Controlling the solvent, surfactant and ion-regulated swelling and elastic response of anionically-modified poly(N-isopropylacrylamide)-based hybrids through simultaneous macromolecular crowding

Abstract

An investigation is presented on how the ion specificities of anionically-modified thermosensitive hybrid systems formed by covalently cross-linked chains in presence of macromolecular crowding agent are affected by ion-pairing interactions. The effects of divalent and monovalent cations on poly(N-isopropylacrylamide-co-methacrylic acid)/polyacrylamide gels having controlled physical/mechanical properties were quantitatively investigated.
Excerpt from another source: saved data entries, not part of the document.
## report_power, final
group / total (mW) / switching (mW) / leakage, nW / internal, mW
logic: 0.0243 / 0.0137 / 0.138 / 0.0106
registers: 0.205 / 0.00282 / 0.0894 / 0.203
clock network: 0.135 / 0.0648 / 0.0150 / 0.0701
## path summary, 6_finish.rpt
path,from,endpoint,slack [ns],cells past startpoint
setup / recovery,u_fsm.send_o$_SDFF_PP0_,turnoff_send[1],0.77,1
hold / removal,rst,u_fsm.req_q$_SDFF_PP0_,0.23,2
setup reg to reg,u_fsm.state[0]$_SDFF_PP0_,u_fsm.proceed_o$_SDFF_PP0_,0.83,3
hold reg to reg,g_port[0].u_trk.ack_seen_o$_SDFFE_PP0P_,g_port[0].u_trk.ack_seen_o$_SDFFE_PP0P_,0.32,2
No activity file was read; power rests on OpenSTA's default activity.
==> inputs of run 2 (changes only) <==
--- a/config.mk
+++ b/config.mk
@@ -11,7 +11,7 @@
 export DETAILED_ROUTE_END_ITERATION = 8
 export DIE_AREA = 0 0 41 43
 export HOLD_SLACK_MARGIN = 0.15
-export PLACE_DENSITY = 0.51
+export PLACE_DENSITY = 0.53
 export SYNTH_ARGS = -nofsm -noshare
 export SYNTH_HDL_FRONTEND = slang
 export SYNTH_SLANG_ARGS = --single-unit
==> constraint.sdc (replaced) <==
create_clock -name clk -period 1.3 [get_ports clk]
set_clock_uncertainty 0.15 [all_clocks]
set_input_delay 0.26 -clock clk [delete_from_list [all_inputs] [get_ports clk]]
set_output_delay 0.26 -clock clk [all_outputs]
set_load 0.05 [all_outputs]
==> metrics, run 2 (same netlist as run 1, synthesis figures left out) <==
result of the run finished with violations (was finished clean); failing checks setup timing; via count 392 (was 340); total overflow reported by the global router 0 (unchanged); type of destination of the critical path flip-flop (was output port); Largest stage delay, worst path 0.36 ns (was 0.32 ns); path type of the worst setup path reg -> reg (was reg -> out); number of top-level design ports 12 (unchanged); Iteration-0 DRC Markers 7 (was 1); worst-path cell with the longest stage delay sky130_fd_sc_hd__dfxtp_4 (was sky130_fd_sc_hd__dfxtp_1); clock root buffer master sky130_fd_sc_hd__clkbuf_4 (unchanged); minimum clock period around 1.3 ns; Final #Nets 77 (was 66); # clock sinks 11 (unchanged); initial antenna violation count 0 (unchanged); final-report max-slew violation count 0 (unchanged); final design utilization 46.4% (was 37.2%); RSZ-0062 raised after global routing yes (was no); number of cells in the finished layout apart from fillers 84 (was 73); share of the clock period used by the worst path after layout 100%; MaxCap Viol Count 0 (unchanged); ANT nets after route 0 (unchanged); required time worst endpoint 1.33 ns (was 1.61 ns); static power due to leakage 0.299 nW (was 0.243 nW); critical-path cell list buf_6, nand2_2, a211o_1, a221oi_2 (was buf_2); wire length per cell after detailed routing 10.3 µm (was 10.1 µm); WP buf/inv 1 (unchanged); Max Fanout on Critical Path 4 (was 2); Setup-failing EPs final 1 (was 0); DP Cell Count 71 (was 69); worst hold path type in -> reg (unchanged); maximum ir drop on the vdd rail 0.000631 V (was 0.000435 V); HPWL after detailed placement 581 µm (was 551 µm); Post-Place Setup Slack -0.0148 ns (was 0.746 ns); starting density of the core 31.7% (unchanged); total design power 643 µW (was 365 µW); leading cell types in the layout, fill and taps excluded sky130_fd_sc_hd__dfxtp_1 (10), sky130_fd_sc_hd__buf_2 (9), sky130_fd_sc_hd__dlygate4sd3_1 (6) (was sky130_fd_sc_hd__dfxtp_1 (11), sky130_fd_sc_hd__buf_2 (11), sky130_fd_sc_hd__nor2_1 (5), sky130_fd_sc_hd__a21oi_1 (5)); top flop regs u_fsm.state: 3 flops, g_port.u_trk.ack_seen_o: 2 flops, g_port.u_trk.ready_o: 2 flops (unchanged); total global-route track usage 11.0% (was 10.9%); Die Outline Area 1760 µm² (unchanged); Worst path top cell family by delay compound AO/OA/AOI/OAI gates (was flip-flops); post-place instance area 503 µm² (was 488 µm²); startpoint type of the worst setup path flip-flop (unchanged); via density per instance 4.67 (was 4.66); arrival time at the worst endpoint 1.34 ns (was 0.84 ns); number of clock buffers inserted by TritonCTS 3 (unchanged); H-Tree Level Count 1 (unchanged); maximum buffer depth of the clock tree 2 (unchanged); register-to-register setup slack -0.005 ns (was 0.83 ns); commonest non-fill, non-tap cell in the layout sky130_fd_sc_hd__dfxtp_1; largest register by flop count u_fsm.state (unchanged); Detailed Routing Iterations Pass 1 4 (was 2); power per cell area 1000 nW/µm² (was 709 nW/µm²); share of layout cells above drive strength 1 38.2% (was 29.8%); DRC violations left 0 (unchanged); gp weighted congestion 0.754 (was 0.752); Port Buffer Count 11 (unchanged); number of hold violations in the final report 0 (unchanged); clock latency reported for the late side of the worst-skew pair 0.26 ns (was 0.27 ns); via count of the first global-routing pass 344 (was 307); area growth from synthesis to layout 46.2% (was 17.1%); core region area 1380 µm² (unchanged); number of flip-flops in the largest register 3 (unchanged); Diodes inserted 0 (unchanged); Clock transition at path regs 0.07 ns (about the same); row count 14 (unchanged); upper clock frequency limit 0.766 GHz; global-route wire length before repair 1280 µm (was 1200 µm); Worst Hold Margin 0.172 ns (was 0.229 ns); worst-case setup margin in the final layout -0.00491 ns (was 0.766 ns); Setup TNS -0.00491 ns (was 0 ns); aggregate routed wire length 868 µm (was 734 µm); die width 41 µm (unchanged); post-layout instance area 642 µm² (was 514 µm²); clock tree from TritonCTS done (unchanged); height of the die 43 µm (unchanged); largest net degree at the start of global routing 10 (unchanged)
## src/rtl/wordprog_pkg.sv

```systemverilog
package wordprog_pkg;
   localparam logic [7:0] OP_WORD  = 8'hAD;
   localparam logic [7:0] OP_WREN  = 8'h06;
   localparam logic [7:0] OP_WRDI  = 8'h04;
   localparam logic [7:0] OP_RDSR  = 8'h05;
   localparam logic [7:0] OP_RB_ON = 8'h70;
   localparam logic [7:0] OP_RB_OFF = 8'h80;
   // frame lengths in bytes, opcode included
   localparam int FIRST_LEN = 6;
   localparam int NEXT_LEN  = 3;
   localparam int CNT_W     = 3;
endpackage

```

## src/rtl/wordprog_frame.sv

```systemverilog
module wordprog_frame
   import wordprog_pkg::*;
(
   input  logic                   clk,
   input  logic                   rst_n,
   input  logic                   cs_n,
   input  logic                   rx_valid,
   input  logic [7:0]             rx_byte,
   output logic                   frame_end,
   output logic [CNT_W-1:0]       frame_len,
   output logic [FIRST_LEN*8-1:0] frame_bytes,
   output logic                   head_valid,
   output logic [7:0]             head_byte
);
   localparam logic [CNT_W-1:0] CNT_MAX = '1;

   logic             cs_q;
   logic [CNT_W-1:0] cnt_q;

   always_ff @(posedge clk) begin
      if (!rst_n) begin
         cs_q  <= 1'b1;
         cnt_q <= '0;
      end else begin
         cs_q <= cs_n;
         if (cs_n)
            cnt_q <= '0;
         else if (rx_valid && cnt_q != CNT_MAX)
            cnt_q <= cnt_q + 1'b1;
      end
   end

   // one holding register per byte slot of the longest frame
   for (genvar i = 0; i < FIRST_LEN; i++) begin : g_slot
      logic [7:0] slot_q;
      always_ff @(posedge clk) begin
         if (!rst_n)
            slot_q <= '0;
         else if (rx_valid && !cs_n && cnt_q == CNT_W'(i))
            slot_q <= rx_byte;
      end
      assign frame_bytes[i*8 +: 8] = slot_q;
   end

   assign frame_end  = cs_n & ~cs_q;
   assign frame_len  = cnt_q;
   assign head_valid = rx_valid & ~cs_n & (cnt_q == '0);
   assign head_byte  = rx_byte;
endmodule

```

## src/rtl/wordprog_busy.sv

```systemverilog
module wordprog_busy #(
   parameter int BUSY_CYC = 20
) (
   input  logic clk,
   input  logic rst_n,
   input  logic start,
   output logic busy
);
   localparam int TMR_W = $clog2(BUSY_CYC + 1);

   if (BUSY_CYC < 1) begin : g_bad_cyc
      $error("BUSY_CYC must be at least 1");
   end

   if (BUSY_CYC == 1) begin : g_flop
      logic b_q;
      always_ff @(posedge clk) begin
         if (!rst_n) b_q <= 1'b0;
         else        b_q <= start;
      end
      assign busy = b_q;
   end else begin : g_count
      logic [TMR_W-1:0] t_q;
      always_ff @(posedge clk) begin
         if (!rst_n)
            t_q <= '0;
         else if (start)
            t_q <= TMR_W'(BUSY_CYC);
         else if (t_q != '0)
            t_q <= t_q - 1'b1;
      end
      assign busy = (t_q != '0);
   end

   // an accepted word makes busy visible on the next cycle
   a_r6_busy_after_start: assert property (@(posedge clk) disable iff (!rst_n)
      start |=> busy);
   // busy only rises because of a start
   a_r6_rise_needs_start: assert property (@(posedge clk) disable iff (!rst_n)
      $rose(busy) |-> $past(start));
endmodule

```

## src/rtl/wordprog_array.sv

```systemverilog
module wordprog_array #(
   parameter int DEPTH = 64,
   parameter int IDX_W = $clog2(DEPTH)
) (
   input  logic             clk,
   input  logic             rst_n,
   input  logic             we,
   input  logic [IDX_W-1:0] widx,
   input  logic [7:0]       d0,
   input  logic [7:0]       d1,
   input  logic [IDX_W-1:0] rd_idx,
   output logic [7:0]       rd_data
);
   logic [DEPTH*8-1:0] mem_flat;

   for (genvar i = 0; i < DEPTH; i++) begin : g_cell
      localparam int ODD = i % 2;
      logic [7:0] cell_q;
      logic [7:0] dsel;
      logic       hit;
      assign dsel = (ODD != 0) ? d1 : d0;
      assign hit  = we && (widx[IDX_W-1:1] == (IDX_W-1)'(i / 2));
      always_ff @(posedge clk) begin
         if (!rst_n)
            cell_q <= 8'hFF;
         else if (hit)
            cell_q <= cell_q & dsel;
      end
      assign mem_flat[i*8 +: 8] = cell_q;

      // a stored byte never gains a 1 bit
      a_r5_bits_only_clear: assert property (@(posedge clk) disable iff (!rst_n)
         (cell_q & ~$past(cell_q)) == 8'h00);
   end

   assign rd_data = mem_flat[{rd_idx, 3'b000} +: 8];
endmodule

```

## src/rtl/wordprog_ctrl.sv

```systemverilog
module wordprog_ctrl
   import wordprog_pkg::*;
#(
   parameter int DEPTH = 64,
   parameter int IDX_W = $clog2(DEPTH)
) (
   input  logic                   clk,
   input  logic                   rst_n,
   input  logic                   cs_n,
   input  logic                   frame_end,
   input  logic [CNT_W-1:0]       frame_len,
   input  logic [FIRST_LEN*8-1:0] frame_bytes,
   input  logic                   head_valid,
   input  logic [7:0]             head_byte,
   input  logic                   busy,
   input  logic                   prot_en,
   input  logic [IDX_W-1:0]       prot_base,
   output logic                   prog_go,
   output logic [IDX_W-1:0]       prog_idx,
   output logic [7:0]             prog_d0,
   output logic [7:0]             prog_d1,
   output logic                   wel,
   output logic                   aai,
   output logic                   rb_en,
   output logic                   sts_rd
);
   logic [7:0]       op, b1, b2, b3, b4, b5;
   logic [23:0]      ent_addr;
   logic             range_ok;
   logic [IDX_W-1:0] ent_idx, tgt_idx, word_q;
   logic [IDX_W:0]   tgt_hi;
   logic             prot_hit, len_ok, word_cmd, single;
   logic             wren_cmd, wrdi_cmd, rbon_cmd, rboff_cmd, top_hit;

   assign op = frame_bytes[7:0];
   assign b1 = frame_bytes[15:8];
   assign b2 = frame_bytes[23:16];
   assign b3 = frame_bytes[31:24];
   assign b4 = frame_bytes[39:32];
   assign b5 = frame_bytes[47:40];

   assign ent_addr = {b1, b2, b3};
   assign range_ok = (ent_addr >> IDX_W) == 24'd0;
   assign ent_idx  = {ent_addr[IDX_W-1:1], 1'b0};
   assign tgt_idx  = aai ? word_q : ent_idx;
   assign tgt_hi   = {1'b0, tgt_idx} + {{IDX_W{1'b0}}, 1'b1};
   assign prot_hit = prot_en && (tgt_hi >= {1'b0, prot_base});
   assign len_ok   = aai ? (frame_len == CNT_W'(NEXT_LEN))
                         : (frame_len == CNT_W'(FIRST_LEN));

   assign word_cmd = frame_end && op == OP_WORD && len_ok && !busy && wel
                     && (aai || range_ok) && !prot_hit;
   assign single    = frame_end && frame_len == CNT_W'(1);
   assign wren_cmd  = single && op == OP_WREN && !aai;
   assign wrdi_cmd  = single && op == OP_WRDI;
   assign rbon_cmd  = single && op == OP_RB_ON && !aai;
   assign rboff_cmd = single && op == OP_RB_OFF && !aai;
   assign top_hit   = word_cmd && (tgt_idx == IDX_W'(DEPTH - 2));

   always_ff @(posedge clk) begin
      if (!rst_n) begin
         wel    <= 1'b0;
         aai    <= 1'b0;
         rb_en  <= 1'b0;
         sts_rd <= 1'b0;
         word_q <= '0;
      end else begin
         if (wrdi_cmd || top_hit)  wel <= 1'b0;
         else if (wren_cmd)        wel <= 1'b1;

         if (wrdi_cmd || top_hit)  aai <= 1'b0;
         else if (word_cmd)        aai <= 1'b1;

         if (word_cmd) word_q <= tgt_idx + IDX_W'(2);

         if (rbon_cmd)       rb_en <= 1'b1;
         else if (rboff_cmd) rb_en <= 1'b0;

         if (cs_n)
            sts_rd <= 1'b0;
         else if (head_valid && head_byte == OP_RDSR && !(aai && rb_en))
            sts_rd <= 1'b1;
      end
   end

   assign prog_go  = word_cmd;
   assign prog_idx = tgt_idx;
   assign prog_d0  = aai ? b1 : b4;
   assign prog_d1  = aai ? b2 : b5;

   // the mode never runs without the write enable latch
   a_r3_mode_has_wel: assert property (@(posedge clk) disable iff (!rst_n)
      aai |-> wel);
   a_r3_entry_had_wel: assert property (@(posedge clk) disable iff (!rst_n)
      $rose(aai) |-> $past(wel));
   // the running word index stays even
   a_r13_word_even: assert property (@(posedge clk) disable iff (!rst_n)
      aai |-> (word_q[0] == 1'b0));
   // no status read while hardware ready/busy reporting owns the mode
   a_r8_no_rdsr_hw: assert property (@(posedge clk) disable iff (!rst_n)
      (aai && rb_en) |-> !sts_rd);
   // a write-disable frame leaves the mode and the latch clear
   a_r7_wrdi_exits: assert property (@(posedge clk) disable iff (!rst_n)
      (frame_end && frame_len == CNT_W'(1) && op == OP_WRDI) |=> (!aai && !wel));
   // no word is accepted while busy
   a_r6_no_prog_busy: assert property (@(posedge clk) disable iff (!rst_n)
      prog_go |-> !busy);
endmodule

```

## src/rtl/wordprog_seq.sv

```systemverilog
module wordprog_seq
   import wordprog_pkg::*;
#(
   parameter int DEPTH    = 64,
   parameter int BUSY_CYC = 20,
   localparam int IDX_W   = $clog2(DEPTH)
) (
   input  logic             clk,
   input  logic             rst_n,
   input  logic             cs_n,
   input  logic             rx_valid,
   input  logic [7:0]       rx_byte,
   input  logic             prot_en,
   input  logic [IDX_W-1:0] prot_base,
   input  logic [IDX_W-1:0] rd_addr,
   output logic [7:0]       rd_data,
   output logic [7:0]       sts,
   output logic             sts_rd,
   output logic             rb_oe,
   output logic             rb_level
);
   if (DEPTH < 4 || (DEPTH & (DEPTH - 1)) != 0) begin : g_bad_depth
      $error("DEPTH must be a power of two, at least 4");
   end
   if (IDX_W > 24) begin : g_bad_span
      $error("DEPTH exceeds the 24-bit address space");
   end

   logic                   frame_end, head_valid;
   logic [CNT_W-1:0]       frame_len;
   logic [FIRST_LEN*8-1:0] frame_bytes;
   logic [7:0]             head_byte;
   logic                   busy, prog_go, wel, aai, rb_en;
   logic [IDX_W-1:0]       prog_idx;
   logic [7:0]             prog_d0, prog_d1;

   wordprog_frame u_frame (
      .clk(clk), .rst_n(rst_n), .cs_n(cs_n), .rx_valid(rx_valid),
      .rx_byte(rx_byte), .frame_end(frame_end), .frame_len(frame_len),
      .frame_bytes(frame_bytes), .head_valid(head_valid), .head_byte(head_byte)
   );

   wordprog_ctrl #(.DEPTH(DEPTH), .IDX_W(IDX_W)) u_ctrl (
      .clk(clk), .rst_n(rst_n), .cs_n(cs_n), .frame_end(frame_end),
      .frame_len(frame_len), .frame_bytes(frame_bytes),
      .head_valid(head_valid), .head_byte(head_byte), .busy(busy),
      .prot_en(prot_en), .prot_base(prot_base), .prog_go(prog_go),
      .prog_idx(prog_idx), .prog_d0(prog_d0), .prog_d1(prog_d1),
      .wel(wel), .aai(aai), .rb_en(rb_en), .sts_rd(sts_rd)
   );

   wordprog_busy #(.BUSY_CYC(BUSY_CYC)) u_busy (
      .clk(clk), .rst_n(rst_n), .start(prog_go), .busy(busy)
   );

   wordprog_array #(.DEPTH(DEPTH), .IDX_W(IDX_W)) u_array (
      .clk(clk), .rst_n(rst_n), .we(prog_go), .widx(prog_idx),
      .d0(prog_d0), .d1(prog_d1), .rd_idx(rd_addr), .rd_data(rd_data)
   );

   // bit 6 mode, bit 1 latch, bit 0 busy
   assign sts      = {1'b0, aai, 4'b0000, wel, busy};
   assign rb_oe    = rb_en & ~cs_n & ~sts_rd;
   assign rb_level = ~busy;

   // the ready/busy level shows busy for a whole programming window
   a_r9_level_busy: assert property (@(posedge clk) disable iff (!rst_n)
      prog_go |=> !rb_level);
endmodule

```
A systematic investigation on solvent-composition induced transition of thermosensitive hybrids was performed in water–organic solvent (acetone, methanol, ethanol, and 2-propanol) mixtures. The volume fraction of solvent at which swelling of hybrids is minimum in co-nonsolvency zone varied and based on hydrophobicity and carbon chain length of alcohol, the swelling followed decreasing order; methanol > ethanol >2-propanol. The increase in both salt concentration and PAAm content in the precursor solution resulted in “salting out” behavior. The swelling was higher in presence of Cl⁻ anions compared to SO₄²⁻ anions and followed decreasing order for cations: Na⁺ > K⁺ > Mg²⁺. Salt-treatment caused significant changes in elasticity and swelling, while the elasticity of hybrids was correlated with alteration of salt concentration upon swelling in presence of kosmotropic ions. Surfactants interacted with hybrid system strongly enough to change the macroscopic properties. The swelling was lowest in cationic cetyl trimethylammonium bromide and cetyltrimethylammonium chloride solutions, while a greater swelling was observed in anionic sodium dodecylsulfonate solutions. A perspective for the molecular-specific nature of anionically modified poly(N-alkylacrylamide)-based hybrids is presented for potential applications to evaluate a wide range of surfactant, solvent and salt interactions.